You may not believe it but even in this slow economy there are FHA home loans for poor credit. Today we’re going to show you some of the ways you can still make your homeowning dream come true, even with your poor credit problems. We’ll discuss things like Percentage Rates, Eligible Properties, and Grant/Gift Programs. By the time you’re finished reading this article you should be armed with the proper information needed to get your home loan in progress.
Your annual percentage rate on your mortgage should be a key factor in deciding which of the FHA home loans for poor credit is right for you. Not all loans, even those from the FHA, have the new homeowner’s best interest in mind. There are two types of percentage rates to look for, fixed or adjustable.
Fixed rate mortgages are just that, fixed. You lock in the rate now and it stays the same over the life of your loan. These are usually higher rates than adjustable, but they offer less risk. Sometimes having poor credit will limit your access to fixed rate loans, but they are still out there. You just need to know where to look. The fixed rate loans range from 15 to 40 years to pay off, with 30 being the norm. Often times, those with poor credit will opt for the 40 year loan if they can get it because the monthly payments will be significantly reduced. However, this will also mean you’re paying an extra ten years of interest on the loan. The best rate will naturally be on a 15 year mortgage, but those are very difficult to get with bad credit.
Adjustable rate mortgages start out with very low introductory rates. This is great to get someone with bad credit in the door. But you must read the fine print. Even though you can find adjustable FHA home loans for poor credit, they may not be the best financial decision. If you plan on staying in your home for more than 10 years, you may get hit with a rate hike you just can’t afford. There is one good thing about getting your adjustable rate mortgage through the FHA and that’s the fact that their rates don’t increase as quickly as conventional mortgages. On average, a private mortgage will adjust 2% a year, where the FHA loan will only adjust 1%. This is a dramatic savings when you consider the average home price for people with bad credit is still $200,000.
Since you’re in the market for FHA home loans for poor credit, then you are probably looking for the cheapest house you can find. However, you have to make sure it passes the strict guidelines set forth by the FHA. There are some do’s and don’ts when it comes to picking your FHA eligible home.
Contrary to popular belief, some manufactured homes will still qualify for an FHA home loan. The home must have a size of more than 400 and be built after 1976 to be sure it conforms to the Manufactured Home Construction and Safety Standards. An inspection will be necessary to prove this qualification. It must also be permanently affixed to the earth via a chassis and all the wheels must be removed. The mortgage you apply for must cover the home and the build site.
There are some properties that are not eligible for FHA home loans for poor credit. Those include co-ops and duplexes mainly. Also tourist homes and public boarding houses are not eligible, and any property that would be rezoned as commercial. The FHA feels that these are income producing properties and therefore don’t qualify for a home loan.
Many FHA home loans for poor credit offer gifts and other incentives to help their borrowers make closing. These include such things as sellers paying closing costs. While private mortgage companies generally only allow the seller to put up 3% of closing, the FHA doubles this allowance to 6%. This often means the difference between a low credit buyer getting into their dream home or not. Sometimes there’s even enough left over at closing to use that seller’s contribution toward your interest rate points. This would mean less of a monthly payment than you anticipated and budgeted for in the first place.

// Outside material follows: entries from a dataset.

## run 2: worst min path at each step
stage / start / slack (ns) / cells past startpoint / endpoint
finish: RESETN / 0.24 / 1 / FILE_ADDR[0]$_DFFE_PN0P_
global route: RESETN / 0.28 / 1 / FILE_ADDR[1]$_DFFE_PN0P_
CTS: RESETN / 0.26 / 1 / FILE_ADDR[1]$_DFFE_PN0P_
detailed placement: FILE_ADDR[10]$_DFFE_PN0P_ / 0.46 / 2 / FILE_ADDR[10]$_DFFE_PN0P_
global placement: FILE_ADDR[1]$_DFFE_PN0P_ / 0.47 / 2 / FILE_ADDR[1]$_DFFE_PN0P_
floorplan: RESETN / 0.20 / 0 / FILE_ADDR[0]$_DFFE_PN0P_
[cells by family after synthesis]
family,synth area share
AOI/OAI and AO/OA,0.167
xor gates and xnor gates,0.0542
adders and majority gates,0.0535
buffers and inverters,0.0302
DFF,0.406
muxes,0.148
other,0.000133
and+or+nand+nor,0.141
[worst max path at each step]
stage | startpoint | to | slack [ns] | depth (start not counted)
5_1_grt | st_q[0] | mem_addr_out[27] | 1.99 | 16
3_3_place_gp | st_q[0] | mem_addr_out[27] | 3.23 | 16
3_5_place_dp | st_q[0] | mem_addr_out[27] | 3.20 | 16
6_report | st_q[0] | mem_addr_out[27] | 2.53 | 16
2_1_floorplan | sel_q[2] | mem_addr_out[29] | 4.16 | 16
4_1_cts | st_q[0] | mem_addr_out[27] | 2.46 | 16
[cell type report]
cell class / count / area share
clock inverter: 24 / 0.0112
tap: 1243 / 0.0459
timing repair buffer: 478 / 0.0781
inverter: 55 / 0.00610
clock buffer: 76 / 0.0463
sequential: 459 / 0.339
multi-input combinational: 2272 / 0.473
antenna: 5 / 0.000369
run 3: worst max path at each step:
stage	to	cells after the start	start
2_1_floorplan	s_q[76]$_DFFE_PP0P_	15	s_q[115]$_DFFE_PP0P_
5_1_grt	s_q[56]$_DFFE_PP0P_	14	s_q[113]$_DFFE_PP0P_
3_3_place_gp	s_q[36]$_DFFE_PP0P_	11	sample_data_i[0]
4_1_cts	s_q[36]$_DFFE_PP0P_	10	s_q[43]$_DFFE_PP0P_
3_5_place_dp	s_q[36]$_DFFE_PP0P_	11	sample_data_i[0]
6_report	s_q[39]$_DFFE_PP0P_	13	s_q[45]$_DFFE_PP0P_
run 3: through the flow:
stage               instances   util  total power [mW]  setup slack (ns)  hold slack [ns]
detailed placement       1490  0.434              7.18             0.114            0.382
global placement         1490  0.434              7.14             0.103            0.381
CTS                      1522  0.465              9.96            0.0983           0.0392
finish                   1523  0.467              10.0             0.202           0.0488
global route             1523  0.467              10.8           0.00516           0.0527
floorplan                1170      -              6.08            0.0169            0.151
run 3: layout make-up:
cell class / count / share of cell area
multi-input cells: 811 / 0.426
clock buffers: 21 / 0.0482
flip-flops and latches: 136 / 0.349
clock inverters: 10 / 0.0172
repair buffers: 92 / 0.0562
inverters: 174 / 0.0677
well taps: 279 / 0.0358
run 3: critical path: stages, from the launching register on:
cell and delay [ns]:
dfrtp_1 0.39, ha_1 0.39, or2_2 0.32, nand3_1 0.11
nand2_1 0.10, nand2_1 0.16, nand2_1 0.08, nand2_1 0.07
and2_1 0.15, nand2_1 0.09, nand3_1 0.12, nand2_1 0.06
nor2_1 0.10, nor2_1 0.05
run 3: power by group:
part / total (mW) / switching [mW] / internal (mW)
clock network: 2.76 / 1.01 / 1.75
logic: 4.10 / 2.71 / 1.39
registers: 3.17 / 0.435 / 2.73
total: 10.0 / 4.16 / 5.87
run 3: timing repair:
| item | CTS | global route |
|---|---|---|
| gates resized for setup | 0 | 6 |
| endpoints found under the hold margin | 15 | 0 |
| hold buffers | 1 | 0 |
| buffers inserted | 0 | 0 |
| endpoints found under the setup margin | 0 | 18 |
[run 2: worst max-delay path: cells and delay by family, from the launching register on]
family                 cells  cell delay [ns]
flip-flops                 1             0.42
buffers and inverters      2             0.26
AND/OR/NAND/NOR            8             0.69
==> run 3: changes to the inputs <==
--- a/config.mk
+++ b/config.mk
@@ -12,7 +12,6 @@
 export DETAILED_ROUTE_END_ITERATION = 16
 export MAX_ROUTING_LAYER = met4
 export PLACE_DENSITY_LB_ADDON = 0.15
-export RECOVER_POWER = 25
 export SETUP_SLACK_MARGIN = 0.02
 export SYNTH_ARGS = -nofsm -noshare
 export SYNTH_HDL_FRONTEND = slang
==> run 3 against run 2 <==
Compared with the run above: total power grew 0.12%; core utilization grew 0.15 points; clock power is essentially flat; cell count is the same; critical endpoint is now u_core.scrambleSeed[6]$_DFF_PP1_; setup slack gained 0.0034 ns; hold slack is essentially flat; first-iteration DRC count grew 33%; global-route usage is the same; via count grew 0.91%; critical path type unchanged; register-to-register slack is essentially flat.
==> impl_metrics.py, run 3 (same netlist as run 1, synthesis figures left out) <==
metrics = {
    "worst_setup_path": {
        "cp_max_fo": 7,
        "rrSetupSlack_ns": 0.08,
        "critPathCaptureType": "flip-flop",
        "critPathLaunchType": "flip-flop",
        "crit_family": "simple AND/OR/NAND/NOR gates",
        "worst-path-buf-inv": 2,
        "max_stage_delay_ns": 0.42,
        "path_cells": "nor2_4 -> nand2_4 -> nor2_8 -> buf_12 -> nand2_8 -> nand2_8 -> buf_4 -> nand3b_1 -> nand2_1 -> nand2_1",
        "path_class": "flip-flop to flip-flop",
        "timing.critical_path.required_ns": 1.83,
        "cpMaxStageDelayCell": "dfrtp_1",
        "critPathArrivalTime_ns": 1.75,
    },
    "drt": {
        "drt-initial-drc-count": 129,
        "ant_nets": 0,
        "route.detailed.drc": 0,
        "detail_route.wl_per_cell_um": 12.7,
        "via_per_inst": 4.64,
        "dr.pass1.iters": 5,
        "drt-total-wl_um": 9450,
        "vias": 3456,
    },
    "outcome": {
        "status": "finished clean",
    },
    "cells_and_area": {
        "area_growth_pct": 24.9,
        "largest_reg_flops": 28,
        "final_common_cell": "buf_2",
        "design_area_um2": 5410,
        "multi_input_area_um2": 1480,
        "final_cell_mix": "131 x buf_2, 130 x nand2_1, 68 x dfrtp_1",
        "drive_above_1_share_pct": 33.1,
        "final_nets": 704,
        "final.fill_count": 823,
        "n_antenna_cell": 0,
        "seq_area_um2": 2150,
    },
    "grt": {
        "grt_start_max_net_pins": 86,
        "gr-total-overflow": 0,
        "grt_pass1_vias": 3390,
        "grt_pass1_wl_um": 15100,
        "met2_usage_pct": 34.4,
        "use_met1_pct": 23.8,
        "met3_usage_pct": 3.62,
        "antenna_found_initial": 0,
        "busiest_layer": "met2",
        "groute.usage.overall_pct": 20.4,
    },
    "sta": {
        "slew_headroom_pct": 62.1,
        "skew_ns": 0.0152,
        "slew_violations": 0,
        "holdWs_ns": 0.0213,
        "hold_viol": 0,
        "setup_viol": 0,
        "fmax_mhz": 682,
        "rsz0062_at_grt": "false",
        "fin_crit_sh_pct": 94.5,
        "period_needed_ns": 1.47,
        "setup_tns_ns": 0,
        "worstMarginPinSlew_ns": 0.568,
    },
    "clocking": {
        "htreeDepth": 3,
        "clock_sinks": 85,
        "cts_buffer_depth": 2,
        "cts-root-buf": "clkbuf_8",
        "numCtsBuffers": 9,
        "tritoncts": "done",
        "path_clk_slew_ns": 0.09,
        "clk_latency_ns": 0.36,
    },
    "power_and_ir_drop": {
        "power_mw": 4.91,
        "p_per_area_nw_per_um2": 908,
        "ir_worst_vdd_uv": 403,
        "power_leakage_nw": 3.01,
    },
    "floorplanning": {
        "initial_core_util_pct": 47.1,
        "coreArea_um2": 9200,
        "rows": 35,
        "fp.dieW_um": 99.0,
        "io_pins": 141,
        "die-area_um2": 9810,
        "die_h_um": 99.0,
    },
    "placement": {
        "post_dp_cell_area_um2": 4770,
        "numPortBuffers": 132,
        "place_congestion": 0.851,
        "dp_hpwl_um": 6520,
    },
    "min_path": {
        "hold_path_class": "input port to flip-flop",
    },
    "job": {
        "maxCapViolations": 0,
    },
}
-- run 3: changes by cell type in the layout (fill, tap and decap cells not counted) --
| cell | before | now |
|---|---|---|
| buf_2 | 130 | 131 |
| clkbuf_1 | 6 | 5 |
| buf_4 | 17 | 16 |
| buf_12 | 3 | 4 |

There are also many disaster relief programs associated with FHA home loans for poor credit. These loans offer 100% mortgages instead of the traditional 80%. This means you can usually walk away with little to no closing cost and be back in your own home in no time. Also, these loans only look at your credit history prior to the natural disaster. Therefore, any credit problems you’ve found yourself in since then will not be held against you. This will help get you back on your feet quickly, and then you can work on those recent credit issues.
The FHA home loans for poor credit also allow gift funds and grants to be brought to the closing table. Many faith based organizations will have programs offered to members of their congregation. Otherwise, check with your local chapter of Metropolitan Ministries and other community outreach programs to see if they offer any assistance. Also, if you’re receiving any form of public assistance, you can check with your case manager. They will have access to many community organizations and classes you can take to receive this aid. Normally, after completing a few classes and credit repair steps, you can receive up to $10,000 toward closing.
Now that you’ve learned so many new things about FHA home loans for poor credit it’s time to get out there and start financing. Keep in mind that you have to watch out for that adjustable rate, make sure the property is eligible, and look for some grants or gift funds. Once you have all this in place, be sure to choose a home that best fits your family and your wallet. Chances are your grandkids will be coming to visit in a few years.